Take the material below and output exactly the run of lines from the one containing "export DESIGN_NAME = irqsc_top" down to the one containing "export CTS_CLUSTER_SIZE = 20", with both included.
----------
**config.mk**
```make
export PLATFORM = sky130hd
export DESIGN_NAME = msm_serial_mult
export DESIGN_NICKNAME = d
export VERILOG_FILES = /design/src/rtl/msm_pkg.sv /design/src/rtl/msm_sequencer.sv /design/src/rtl/msm_y_store.sv /design/src/rtl/msm_adder_row.sv /design/src/rtl/msm_serial_mult.sv
export SDC_FILE = /design/constraint.sdc
export NUM_CORES = 1
export LEC_CHECK = 0
export BUFFER_PORTS_ARGS = -buffer_cell sky130_fd_sc_hd__buf_2
export CAP_MARGIN = 0
export CORE_AREA = 2 2 100 102
export CTS_BUF_LIST = sky130_fd_sc_hd__clkbuf_4 sky130_fd_sc_hd__clkbuf_8
export DETAILED_ROUTE_END_ITERATION = 8
export DIE_AREA = 0 0 102 104
export GPL_ROUTABILITY_DRIVEN = 0
export PLACE_DENSITY_LB_ADDON = 0.05
export RECOVER_POWER = 50
export SLEW_MARGIN = 20
export SYNTH_ARGS = -nofsm -noshare
export SYNTH_HDL_FRONTEND = slang
export SYNTH_SLANG_ARGS = --single-unit
```
**constraint.sdc**
```tcl
create_clock -name clk -period 5.08 [get_ports clk]
set_input_delay 0.762 -clock clk [delete_from_list [all_inputs] [get_ports clk]]
set_output_delay 0.762 -clock clk [all_outputs]
set_load 0.01 [all_outputs]
```
==> src/rtl/irqsc_ctrl.sv <==
module irqsc_ctrl
  import irqsc_pkg::*;
#(
  parameter int WDOG_LIMIT = 20480000
) (
  input  logic        clk,
  input  logic        rstN,
  input  logic        regWrEn,
  input  logic        regSel,
  input  logic        badCmd,
  input  logic        portInit,
  input  logic        energyRd,
  output irqsc_strb_t strb
);
  localparam int CNT_W = $clog2(WDOG_LIMIT + 1);
  localparam logic [CNT_W-1:0] CNT_MAX = CNT_W'(WDOG_LIMIT);

  logic [CNT_W-1:0] wdCnt;
  logic             timedOut;

  assign timedOut = (wdCnt == CNT_MAX);

  // Read-free cycle counter, saturating at the limit
  always_ff @(posedge clk or negedge rstN) begin
    if (!rstN)         wdCnt <= '0;
    else if (energyRd) wdCnt <= '0;
    else if (!timedOut) wdCnt <= wdCnt + 1'b1;
  end

  always_comb begin
    strb.statWr     = regWrEn && !regSel;
    strb.maskWr     = regWrEn && regSel;
    strb.wdtTimeout = timedOut;
    strb.icFail     = badCmd;
    strb.icRestore  = portInit;
  end

  a_r9_read_restarts: assert property (@(posedge clk) disable iff (!rstN)
    energyRd |=> (wdCnt == '0));
  a_r9_timeout_holds: assert property (@(posedge clk) disable iff (!rstN)
    (timedOut && !energyRd) |=> strb.wdtTimeout);
  a_r9_no_read_counts: assert property (@(posedge clk) disable iff (!rstN)
    (!energyRd && !timedOut) |=> (wdCnt == $past(wdCnt) + 1'b1));
endmodule

==> src/rtl/irqsc_dpath.sv <==
module irqsc_dpath
  import irqsc_pkg::*;
(
  input  logic              clk,
  input  logic              rstN,
  input  irqsc_strb_t       strb,
  input  logic [STAT_W-1:0] wrData,
  input  logic [STAT_W-1:0] evtPulse,
  output logic [STAT_W-1:0] statusQ,
  output logic [STAT_W-1:0] maskQ,
  output logic              irqN
);
  logic [STAT_W-1:0] clrVec;
  logic [STAT_W-1:0] activeVec;

  assign clrVec = strb.statWr ? wrData : '0;

  for (genvar b = 0; b < STAT_W; b++) begin : g_bit
    if (b == IC_BIT) begin : g_ic
      always_ff @(posedge clk or negedge rstN) begin
        if (!rstN)               statusQ[b] <= 1'b1;
        else if (strb.icFail)    statusQ[b] <= 1'b0;
        else if (strb.icRestore) statusQ[b] <= 1'b1;
      end
      assign activeVec[b] = ~statusQ[b];
    end else if (b == WDT_BIT) begin : g_wdt
      // The timeout stays asserted until a read, which blocks an early clear
      always_ff @(posedge clk or negedge rstN) begin
        if (!rstN) statusQ[b] <= 1'b0;
        else       statusQ[b] <= strb.wdtTimeout | (statusQ[b] & ~clrVec[b]);
      end
      assign activeVec[b] = statusQ[b];
    end else if (EVT_MASK[b]) begin : g_evt
      always_ff @(posedge clk or negedge rstN) begin
        if (!rstN) statusQ[b] <= 1'b0;
        else       statusQ[b] <= evtPulse[b] | (statusQ[b] & ~clrVec[b]);
      end
      assign activeVec[b] = statusQ[b];
    end else begin : g_rsvd
      assign statusQ[b]   = 1'b0;
      assign activeVec[b] = 1'b0;
    end
  end

  always_ff @(posedge clk or negedge rstN) begin
    if (!rstN)            maskQ <= '0;
    else if (strb.maskWr) maskQ <= wrData;
  end

  always_ff @(posedge clk or negedge rstN) begin
    if (!rstN) irqN <= 1'b1;
    else       irqN <= ~|(activeVec & maskQ);
  end

  a_r2_evt_sets: assert property (@(posedge clk) disable iff (!rstN)
    |(evtPulse & EVT_MASK) |=>
      ((statusQ & $past(evtPulse & EVT_MASK)) == $past(evtPulse & EVT_MASK)));
  a_r2_ignored_pos: assert property (@(posedge clk) disable iff (!rstN)
    |(evtPulse & ~VALID_MASK) |=> ((statusQ & ~VALID_MASK) == '0));
  a_r3_w1c: assert property (@(posedge clk) disable iff (!rstN)
    (strb.statWr && evtPulse == '0 && !strb.wdtTimeout) |=>
      ((statusQ & $past(wrData) & ~VALID_MASK[IC_BIT]) == '0));
  a_r4_set_wins: assert property (@(posedge clk) disable iff (!rstN)
    (strb.statWr && evtPulse[STAT_W-1] && wrData[STAT_W-1]) |=> statusQ[STAT_W-1]);
  a_r5_mask_load: assert property (@(posedge clk) disable iff (!rstN)
    strb.maskWr |=> (maskQ == $past(wrData)));
  a_r6_quiet_when_masked: assert property (@(posedge clk) disable iff (!rstN)
    (maskQ == '0) |=> irqN);
  a_r7_ic_ignores_writes: assert property (@(posedge clk) disable iff (!rstN)
    (!strb.icFail && !strb.icRestore) |=> $stable(statusQ[IC_BIT]));
  a_r7_fail_wins: assert property (@(posedge clk) disable iff (!rstN)
    strb.icFail |=> !statusQ[IC_BIT]);
  a_r10_wdt_held: assert property (@(posedge clk) disable iff (!rstN)
    strb.wdtTimeout |=> statusQ[WDT_BIT]);
endmodule

==> src/rtl/irqsc_top.sv <==
module irqsc_top
  import irqsc_pkg::*;
#(
  parameter int WDOG_LIMIT = 20480000
) (
  input  logic              clk,
  input  logic              rstN,
  input  logic              regWrEn,
  input  logic              regSel,
  input  logic [STAT_W-1:0] wrData,
  input  logic [STAT_W-1:0] evtPulse,
  input  logic              badCmd,
  input  logic              portInit,
  input  logic              energyRd,
  output logic [STAT_W-1:0] statusRd,
  output logic [STAT_W-1:0] maskRd,
  output logic              irqN
);
  irqsc_strb_t strb;

  irqsc_ctrl #(.WDOG_LIMIT(WDOG_LIMIT)) u_ctrl (
    .clk(clk), .rstN(rstN), .regWrEn(regWrEn), .regSel(regSel),
    .badCmd(badCmd), .portInit(portInit), .energyRd(energyRd), .strb(strb)
  );

  irqsc_dpath u_dpath (
    .clk(clk), .rstN(rstN), .strb(strb), .wrData(wrData),
    .evtPulse(evtPulse), .statusQ(statusRd), .maskQ(maskRd), .irqN(irqN)
  );

  a_r1_reset_idle: assert property (@(posedge clk) disable iff (!rstN)
    $rose(rstN) |-> (irqN && maskRd == '0));
endmodule

==> config.mk <==
export PLATFORM = sky130hd
export DESIGN_NAME = irqsc_top
export DESIGN_NICKNAME = d
export VERILOG_FILES = /design/src/rtl/irqsc_pkg.sv /design/src/rtl/irqsc_ctrl.sv /design/src/rtl/irqsc_dpath.sv /design/src/rtl/irqsc_top.sv
export SDC_FILE = /design/constraint.sdc
export NUM_CORES = 1
export LEC_CHECK = 0
export ABC_CLOCK_PERIOD_IN_PS = 2300
export CAP_MARGIN = 20
export CORE_MARGIN = 3
export CORE_UTILIZATION = 60
export CTS_CLUSTER_SIZE = 20
export DETAILED_ROUTE_END_ITERATION = 16
export DONT_BUFFER_PORTS = 1
export PLACE_DENSITY = 0.79
export SYNTH_ARGS = -nofsm -noshare
export SYNTH_HDL_FRONTEND = slang
export SYNTH_SLANG_ARGS = --single-unit
export TNS_END_PERCENT = 50
==> constraint.sdc <==
create_clock -name clk -period 2.3 [get_ports clk]
set_clock_uncertainty 0.2 [all_clocks]
set_input_delay 0.46 -clock clk [delete_from_list [all_inputs] [get_ports clk]]
set_output_delay 0.46 -clock clk [all_outputs]
set_load 0.01 [all_outputs]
----------
* [THE COMPLETED TASK]:
export DESIGN_NAME = irqsc_top
export DESIGN_NICKNAME = d
export VERILOG_FILES = /design/src/rtl/irqsc_pkg.sv /design/src/rtl/irqsc_ctrl.sv /design/src/rtl/irqsc_dpath.sv /design/src/rtl/irqsc_top.sv
export SDC_FILE = /design/constraint.sdc
export NUM_CORES = 1
export LEC_CHECK = 0
export ABC_CLOCK_PERIOD_IN_PS = 2300
export CAP_MARGIN = 20
export CORE_MARGIN = 3
export CORE_UTILIZATION = 60
export CTS_CLUSTER_SIZE = 20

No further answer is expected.